Approximate Solution of Painlevé Equation I by Natural Decomposition Method and Laplace Decomposition Method

Abstract

Abstract The Painlevé equations and their solutions occur in some areas of theoretical physics, pure and applied mathematics. This paper applies natural decomposition method (NDM) and Laplace decomposition method (LDM) to solve the second-order Painlevé equation. These methods are based on the Adomain polynomial to find the non-linear term in the differential equation. The approximate solution of Painlevé equations is determined in the series form, and recursive relation is used to calculate the remaining components. The results are compared with the existing numerical solutions in the literature to demonstrate the efficiency and validity of the proposed methods. Using these methods, we can properly handle a class of non-linear partial differential equations (NLPDEs) simply.
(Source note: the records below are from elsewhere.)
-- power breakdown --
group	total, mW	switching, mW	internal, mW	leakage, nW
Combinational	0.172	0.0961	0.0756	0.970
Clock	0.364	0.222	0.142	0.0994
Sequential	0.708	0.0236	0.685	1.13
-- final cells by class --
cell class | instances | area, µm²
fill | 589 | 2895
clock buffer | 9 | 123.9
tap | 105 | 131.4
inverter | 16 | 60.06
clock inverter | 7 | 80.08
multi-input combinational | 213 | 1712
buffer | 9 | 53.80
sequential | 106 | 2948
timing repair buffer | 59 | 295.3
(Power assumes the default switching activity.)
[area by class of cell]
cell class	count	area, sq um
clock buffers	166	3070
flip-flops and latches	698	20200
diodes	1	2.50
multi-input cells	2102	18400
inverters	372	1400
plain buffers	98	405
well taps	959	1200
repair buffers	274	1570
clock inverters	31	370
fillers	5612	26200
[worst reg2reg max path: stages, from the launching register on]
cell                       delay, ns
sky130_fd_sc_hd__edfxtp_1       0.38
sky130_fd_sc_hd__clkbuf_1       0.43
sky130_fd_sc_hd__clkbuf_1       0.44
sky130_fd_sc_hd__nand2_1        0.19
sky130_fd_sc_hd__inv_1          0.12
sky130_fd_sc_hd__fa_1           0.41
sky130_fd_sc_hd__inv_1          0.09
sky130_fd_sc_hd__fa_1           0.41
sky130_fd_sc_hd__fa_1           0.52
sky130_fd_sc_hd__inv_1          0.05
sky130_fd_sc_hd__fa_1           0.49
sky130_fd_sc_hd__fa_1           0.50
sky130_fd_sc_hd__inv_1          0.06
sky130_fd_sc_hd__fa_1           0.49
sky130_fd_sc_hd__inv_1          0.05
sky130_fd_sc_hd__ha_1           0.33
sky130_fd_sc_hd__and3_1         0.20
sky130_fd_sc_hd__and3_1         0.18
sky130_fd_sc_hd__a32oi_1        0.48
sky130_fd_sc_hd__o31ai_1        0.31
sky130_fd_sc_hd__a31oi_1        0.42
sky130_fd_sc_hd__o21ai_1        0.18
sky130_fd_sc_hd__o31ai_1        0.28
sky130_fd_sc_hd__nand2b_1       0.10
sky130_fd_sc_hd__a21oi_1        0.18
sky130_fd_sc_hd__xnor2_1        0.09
## config.mk

```make
export PLATFORM = sky130hd
export DESIGN_NAME = draw_screen
export DESIGN_NICKNAME = d
export VERILOG_FILES = /design/src/draw_pkg.sv /design/src/draw_screen.sv /design/src/draw_arbiter.sv /design/src/screen_clear.sv /design/src/raster_rocket.sv /design/src/raster_circle.sv /design/src/raster_box.sv
export SDC_FILE = /design/constraint.sdc
export NUM_CORES = 1
export LEC_CHECK = 0
export ABC_AREA = 1
export BUFFER_PORTS_ARGS = -buffer_cell sky130_fd_sc_hd__buf_2
export CAP_MARGIN = 20
export CORE_AREA = 2 2 205 207
export CTS_BUF_LIST = sky130_fd_sc_hd__clkbuf_8
export CTS_CLUSTER_SIZE = 24
export DETAILED_ROUTE_END_ITERATION = 7
export DIE_AREA = 0 0 207 209
export REMOVE_ABC_BUFFERS = 1
export SLEW_MARGIN = 20
export SYNTH_ARGS = -nofsm -noshare
export SYNTH_HDL_FRONTEND = slang
export SYNTH_HIERARCHICAL = 1
export SYNTH_SLANG_ARGS = --single-unit
```

## constraint.sdc

```tcl
create_clock -name clock -period 10.14 [get_ports clock]
set_input_delay 1.014 -clock clock [delete_from_list [all_inputs] [get_ports clock]]
set_output_delay 1.014 -clock clock [all_outputs]
set_load 0.1 [all_outputs]
```

## src/draw_pkg.sv

```systemverilog
// coordinate, color, pixel and sprite types, arbiter state enum
package draw_pkg;

  typedef logic [7:0] coord_x_t; // screen column, 0..159
  typedef logic [6:0] coord_y_t; // screen row, 0..119
  typedef logic [2:0] color_t;

  // one framebuffer write
  typedef struct packed {
    coord_x_t x;
    coord_y_t y;
    color_t   color;
  } pixel_t;

  // one draw request, origin is the top-left corner of the bounding box
  typedef struct packed {
    coord_x_t x;
    coord_y_t y;
    color_t   color;
  } sprite_t;

  typedef enum logic [2:0] {
    st_wait_start,
    st_pick_asteroid,
    st_pick_laser,
    st_pick_rocket,
    st_busy,
    st_clearing
  } arb_state_e;

endpackage
```

## src/draw_screen.sv

```systemverilog
// draw_screen: top level joining the arbiter, three sprite rasterizers and the clear sweep
`timescale 1ns/1ns

module draw_screen import draw_pkg::*; #(
  parameter int SCREEN_W        = 160,
  parameter int SCREEN_H        = 120,
  parameter int FB_CREDITS      = 4,
  parameter int LASER_W         = 1,
  parameter int LASER_H         = 10,
  parameter int ASTEROID_RADIUS = 5,
  parameter int ROCKET_W        = 12,
  parameter int ROCKET_H        = 10,
  parameter int ROCKET_FLAME_H  = 2
) (
  input  logic    clock,
  input  logic    reset,
  input  logic    start,
  input  logic    game_over,
  input  logic    req_asteroid,
  input  logic    req_laser,
  input  logic    req_rocket,
  input  sprite_t sprite_asteroid,
  input  sprite_t sprite_laser,
  input  sprite_t sprite_rocket,
  input  logic    pixel_credit,
  output logic    pixel_valid,
  output pixel_t  pixel,
  output logic    done_asteroid,
  output logic    done_laser,
  output logic    done_rocket,
  output logic    done_clear
);

  logic    a_go, a_adv, a_cov, a_last;
  logic    l_go, l_adv, l_cov, l_last;
  logic    r_go, r_adv, r_cov, r_last;
  logic    c_go, c_adv, c_last;
  sprite_t a_sprite, l_sprite, r_sprite;
  pixel_t  a_cand, l_cand, r_cand, c_cand;

  draw_arbiter #(.FB_CREDITS(FB_CREDITS)) arbiter_i (
    .clock, .reset, .start, .game_over,
    .req_asteroid, .req_laser, .req_rocket,
    .sprite_asteroid, .sprite_laser, .sprite_rocket, .pixel_credit,
    .asteroid_go(a_go), .asteroid_sprite(a_sprite), .asteroid_advance(a_adv),
    .asteroid_cand(a_cand), .asteroid_covered(a_cov), .asteroid_last(a_last),
    .laser_go(l_go), .laser_sprite(l_sprite), .laser_advance(l_adv),
    .laser_cand(l_cand), .laser_covered(l_cov), .laser_last(l_last),
    .rocket_go(r_go), .rocket_sprite(r_sprite), .rocket_advance(r_adv),
    .rocket_cand(r_cand), .rocket_covered(r_cov), .rocket_last(r_last),
    .clear_go(c_go), .clear_advance(c_adv), .clear_cand(c_cand), .clear_last(c_last),
    .pixel_valid, .pixel, .done_asteroid, .done_laser, .done_rocket, .done_clear
  );

  raster_circle #(.RADIUS(ASTEROID_RADIUS)) asteroid_i (
    .clock, .reset, .go(a_go), .sprite(a_sprite), .advance(a_adv),
    .cand(a_cand), .covered(a_cov), .last(a_last)
  );

  raster_box #(.BOX_W(LASER_W), .BOX_H(LASER_H)) laser_i (
    .clock, .reset, .go(l_go), .sprite(l_sprite), .advance(l_adv),
    .cand(l_cand), .covered(l_cov), .last(l_last)
  );

  raster_rocket #(.W(ROCKET_W), .H(ROCKET_H), .FLAME_H(ROCKET_FLAME_H)) rocket_i (
    .clock, .reset, .go(r_go), .sprite(r_sprite), .advance(r_adv),
    .cand(r_cand), .covered(r_cov), .last(r_last)
  );

  screen_clear #(.SCREEN_W(SCREEN_W), .SCREEN_H(SCREEN_H)) clear_i (
    .clock, .reset, .go(c_go), .advance(c_adv), .cand(c_cand), .last(c_last)
  );

endmodule

```

## src/draw_arbiter.sv

```systemverilog
// draw_arbiter: request slots, round-robin grant, clear priority, credits, pixel mux
`timescale 1ns/1ns

module draw_arbiter import draw_pkg::*; #(
  parameter int FB_CREDITS = 4
) (
  input  logic    clock,
  input  logic    reset,
  input  logic    start,
  input  logic    game_over,
  input  logic    req_asteroid,
  input  logic    req_laser,
  input  logic    req_rocket,
  input  sprite_t sprite_asteroid,
  input  sprite_t sprite_laser,
  input  sprite_t sprite_rocket,
  input  logic    pixel_credit,
  output logic    asteroid_go,
  output sprite_t asteroid_sprite,
  output logic    asteroid_advance,
  input  pixel_t  asteroid_cand,
  input  logic    asteroid_covered,
  input  logic    asteroid_last,
  output logic    laser_go,
  output sprite_t laser_sprite,
  output logic    laser_advance,
  input  pixel_t  laser_cand,
  input  logic    laser_covered,
  input  logic    laser_last,
  output logic    rocket_go,
  output sprite_t rocket_sprite,
  output logic    rocket_advance,
  input  pixel_t  rocket_cand,
  input  logic    rocket_covered,
  input  logic    rocket_last,
  output logic    clear_go,
  output logic    clear_advance,
  input  pixel_t  clear_cand,
  input  logic    clear_last,
  output logic    pixel_valid,
  output pixel_t  pixel,
  output logic    done_asteroid,
  output logic    done_laser,
  output logic    done_rocket,
  output logic    done_clear
);

  localparam int CW = $clog2(FB_CREDITS + 1);

  arb_state_e    state;
  logic [CW-1:0] credits;
  logic          pend_a, pend_l, pend_r;
  sprite_t       slot_a, slot_l, slot_r;
  logic [2:0]    grant; // {rocket, laser, asteroid}
  logic          accept;
  logic          running;
  logic          adv;
  pixel_t        cand_sel;
  logic          covered_sel;
  logic          last_sel;

  assign accept = (state != st_clearing) && !game_over;

  always_ff @(posedge clock) begin
    if (req_asteroid && accept) slot_a <= sprite_asteroid; // newer request overwrites
    if (req_laser && accept) slot_l <= sprite_laser;
    if (req_rocket && accept) slot_r <= sprite_rocket;
  end

  assign asteroid_sprite = slot_a;
  assign laser_sprite    = slot_l;
  assign rocket_sprite   = slot_r;

  always_comb begin
    cand_sel    = clear_cand;
    covered_sel = 1'b1; // every clear pixel is written
    last_sel    = clear_last;
    if (grant[0]) begin
      cand_sel    = asteroid_cand;
      covered_sel = asteroid_covered;
      last_sel    = asteroid_last;
    end else if (grant[1]) begin
      cand_sel    = laser_cand;
      covered_sel = laser_covered;
      last_sel    = laser_last;
    end else if (grant[2]) begin
      cand_sel    = rocket_cand;
      covered_sel = rocket_covered;
      last_sel    = rocket_last;
    end
  end

  // candidate is valid only from the cycle after go
  assign running = (state == st_busy && !(asteroid_go || laser_go || rocket_go)) ||
                   (state == st_clearing && !clear_go);
  assign adv     = running && (!covered_sel || credits != '0);

  assign pixel_valid      = adv && covered_sel;
  assign pixel            = cand_sel;
  assign asteroid_advance = adv && grant[0];
  assign laser_advance    = adv && grant[1];
  assign rocket_advance   = adv && grant[2];
  assign clear_advance    = adv && (state == st_clearing);

  always_ff @(posedge clock) begin
    if (reset) begin
      credits <= CW'(FB_CREDITS);
    end else begin
      credits <= credits - CW'(pixel_valid) + CW'(pixel_credit);
    end
  end

  always_ff @(posedge clock) begin
    if (reset) begin
      state <= st_wait_start;
      pend_a <= 1'b0;
      pend_l <= 1'b0;
      pend_r <= 1'b0;
      grant <= '0;
      asteroid_go <= 1'b0;
      laser_go <= 1'b0;
      rocket_go <= 1'b0;
      clear_go <= 1'b0;
      done_asteroid <= 1'b0;
      done_laser <= 1'b0;
      done_rocket <= 1'b0;
      done_clear <= 1'b0;
    end else begin
      asteroid_go <= 1'b0;
      laser_go <= 1'b0;
      rocket_go <= 1'b0;
      clear_go <= 1'b0;
      // an abandoned job gets no done pulse
      done_asteroid <= asteroid_advance && asteroid_last && !game_over;
      done_laser <= laser_advance && laser_last && !game_over;
      done_rocket <= rocket_advance && rocket_last && !game_over;
      done_clear <= clear_advance && clear_last && !game_over;
      if (game_over) begin
        state <= st_clearing;
        clear_go <= 1'b1;
        pend_a <= 1'b0;
        pend_l <= 1'b0;
        pend_r <= 1'b0;
        grant <= '0;
      end else begin
        if (req_asteroid && accept) pend_a <= 1'b1;
        if (req_laser && accept) pend_l <= 1'b1;
        if (req_rocket && accept) pend_r <= 1'b1;
        case (state)
          st_wait_start: begin
            if (start) state <= st_pick_asteroid;
          end
          st_pick_asteroid: begin
            if (pend_a) begin
              asteroid_go <= 1'b1;
              grant <= 3'b001;
              pend_a <= req_asteroid; // a request this cycle stays pending
              state <= st_busy;
            end else begin
              state <= st_pick_laser;
            end
          end
          st_pick_laser: begin
            if (pend_l) begin
              laser_go <= 1'b1;
              grant <= 3'b010;
              pend_l <= req_laser;
              state <= st_busy;
            end else begin
              state <= st_pick_rocket;
            end
          end
          st_pick_rocket: begin
            if (pend_r) begin
              rocket_go <= 1'b1;
              grant <= 3'b100;
              pend_r <= req_rocket;
              state <= st_busy;
            end else begin
              state <= st_pick_asteroid;
            end
          end
          st_busy: begin
            if (adv && last_sel) begin
              grant <= '0;
              if (grant[0]) state <= st_pick_laser;
              else if (grant[1]) state <= st_pick_rocket;
              else state <= st_pick_asteroid;
            end
          end
          st_clearing: begin
            if (clear_advance && clear_last) state <= st_wait_start;
          end
          default: state <= st_wait_start;
        endcase
      end
    end
  end

endmodule

```

## src/screen_clear.sv

```systemverilog
// screen_clear: full-screen row-major sweep in black
`timescale 1ns/1ns

module screen_clear import draw_pkg::*; #(
  parameter int SCREEN_W = 160,
  parameter int SCREEN_H = 120
) (
  input  logic   clock,
  input  logic   reset,
  input  logic   go,
  input  logic   advance,
  output pixel_t cand,
  output logic   last
);

  localparam coord_x_t LAST_COL = coord_x_t'(SCREEN_W - 1);
  localparam coord_y_t LAST_ROW = coord_y_t'(SCREEN_H - 1);

  logic     active;
  coord_x_t col;
  coord_y_t row;

  always_ff @(posedge clock) begin
    if (reset) begin
      active <= 1'b0;
      col <= '0;
      row <= '0;
    end else if (go) begin
      active <= 1'b1; // restarts from the top-left even mid-sweep
      col <= '0;
      row <= '0;
    end else if (active && advance) begin
      if (last) begin
        active <= 1'b0;
      end else if (col == LAST_COL) begin
        col <= '0;
        row <= row + 1'b1;
      end else begin
        col <= col + 1'b1;
      end
    end
  end

  assign last       = (col == LAST_COL) && (row == LAST_ROW);
  assign cand.x     = col;
  assign cand.y     = row;
  assign cand.color = '0;

endmodule

```

## src/raster_rocket.sv

```systemverilog
// raster_rocket: box scan with cone, center column and exhaust coverage
`timescale 1ns/1ns

module raster_rocket import draw_pkg::*; #(
  parameter int W       = 12,
  parameter int H       = 10,
  parameter int FLAME_H = 2
) (
  input  logic    clock,
  input  logic    reset,
  input  logic    go,
  input  sprite_t sprite,
  input  logic    advance,
  output pixel_t  cand,
  output logic    covered,
  output logic    last
);

  localparam coord_x_t LAST_COL  = coord_x_t'(W - 1);
  localparam coord_y_t LAST_ROW  = coord_y_t'(H - 1);
  localparam coord_x_t CENTER    = coord_x_t'(W / 2 - 1);
  localparam coord_y_t CONE_ROWS = coord_y_t'(H - FLAME_H);
  localparam coord_x_t FLAME_L   = coord_x_t'(2); // exhaust spans columns 2..8
  localparam coord_x_t FLAME_R   = coord_x_t'(8);

  logic     active;
  coord_x_t col;
  coord_y_t row;
  sprite_t  org;

  logic signed [8:0] dx;
  logic [8:0]        adx;
  logic              in_cone;
  logic              in_flame;

  always_ff @(posedge clock) begin
    if (reset) begin
      active <= 1'b0;
      col <= '0;
      row <= '0;
    end else if (go) begin
      active <= 1'b1;
      col <= '0;
      row <= '0;
    end else if (active && advance) begin
      if (last) begin
        active <= 1'b0;
      end else if (col == LAST_COL) begin
        col <= '0;
        row <= row + 1'b1;
      end else begin
        col <= col + 1'b1;
      end
    end
  end

  always_ff @(posedge clock) begin
    if (go) org <= sprite;
  end

  // cone widens by one column each side per row
  assign dx       = 9'(col) - 9'(CENTER);
  assign adx      = dx[8] ? 9'(-dx) : 9'(dx);
  assign in_cone  = (row < CONE_ROWS) && (adx <= 9'(row));
  assign in_flame = (row >= CONE_ROWS) && (col >= FLAME_L) && (col <= FLAME_R);

  assign last       = (col == LAST_COL) && (row == LAST_ROW);
  assign covered    = active && (in_cone || in_flame || col == CENTER);
  assign cand.x     = org.x + col;
  assign cand.y     = org.y + row;
  assign cand.color = org.color;

endmodule

```

## src/raster_circle.sv

```systemverilog
// raster_circle: square scan with squared-distance test for a filled circle
`timescale 1ns/1ns

module raster_circle import draw_pkg::*; #(
  parameter int RADIUS = 5
) (
  input  logic    clock,
  input  logic    reset,
  input  logic    go,
  input  sprite_t sprite,
  input  logic    advance,
  output pixel_t  cand,
  output logic    covered,
  output logic    last
);

  localparam int       CENTER   = RADIUS - 1;
  localparam coord_x_t LAST_COL = coord_x_t'(2 * RADIUS - 1);
  localparam coord_y_t LAST_ROW = coord_y_t'(2 * RADIUS - 1);
  localparam logic signed [17:0] R_SQ = 18'(RADIUS * RADIUS);

  logic     active;
  coord_x_t col;
  coord_y_t row;
  sprite_t  org;

  logic signed [8:0]  dx;
  logic signed [8:0]  dy;
  logic signed [17:0] dist2;

  always_ff @(posedge clock) begin
    if (reset) begin
      active <= 1'b0;
      col <= '0;
      row <= '0;
    end else if (go) begin
      active <= 1'b1;
      col <= '0;
      row <= '0;
    end else if (active && advance) begin
      if (last) begin
        active <= 1'b0;
      end else if (col == LAST_COL) begin
        col <= '0;
        row <= row + 1'b1;
      end else begin
        col <= col + 1'b1;
      end
    end
  end

  always_ff @(posedge clock) begin
    if (go) org <= sprite;
  end

  // distance measured from the center at origin + RADIUS-1
  assign dx    = 9'(col) - 9'(CENTER);
  assign dy    = 9'(row) - 9'(CENTER);
  assign dist2 = dx * dx + dy * dy;

  assign last       = (col == LAST_COL) && (row == LAST_ROW);
  assign covered    = active && (dist2 < R_SQ);
  assign cand.x     = org.x + col;
  assign cand.y     = org.y + row;
  assign cand.color = org.color;

endmodule

```

## src/raster_box.sv

```systemverilog
// raster_box: row-major rectangle scan, every pixel covered
`timescale 1ns/1ns

module raster_box import draw_pkg::*; #(
  parameter int BOX_W = 1,
  parameter int BOX_H = 10
) (
  input  logic    clock,
  input  logic    reset,
  input  logic    go,
  input  sprite_t sprite,
  input  logic    advance,
  output pixel_t  cand,
  output logic    covered,
  output logic    last
);

  localparam coord_x_t LAST_COL = coord_x_t'(BOX_W - 1);
  localparam coord_y_t LAST_ROW = coord_y_t'(BOX_H - 1);

  logic     active;
  coord_x_t col; // offset from origin
  coord_y_t row;
  sprite_t  org;

  always_ff @(posedge clock) begin
    if (reset) begin
      active <= 1'b0;
      col <= '0;
      row <= '0;
    end else if (go) begin
      active <= 1'b1;
      col <= '0;
      row <= '0;
    end else if (active && advance) begin
      if (last) begin
        active <= 1'b0;
      end else if (col == LAST_COL) begin
        col <= '0;
        row <= row + 1'b1;
      end else begin
        col <= col + 1'b1;
      end
    end
  end

  always_ff @(posedge clock) begin
    if (go) org <= sprite; // position and color frozen for the whole job
  end

  assign last       = (col == LAST_COL) && (row == LAST_ROW);
  assign covered    = active;
  assign cand.x     = org.x + col;
  assign cand.y     = org.y + row;
  assign cand.color = org.color;

endmodule

```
Novelty One of the key novelties of the Painlevé equations is their remarkable property of having only movable singularities, which means that their solutions do not have any singularities that are fixed in position. This property makes the Painlevé equations particularly useful in the study of non-linear systems, as it allows for the construction of exact solutions in certain cases. Another important feature of the Painlevé equations is their appearance in diverse fields such as statistical mechanics, random matrix theory and soliton theory. This has led to a wide range of applications, including the study of random processes, the dynamics of fluids and the behaviour of non-linear waves.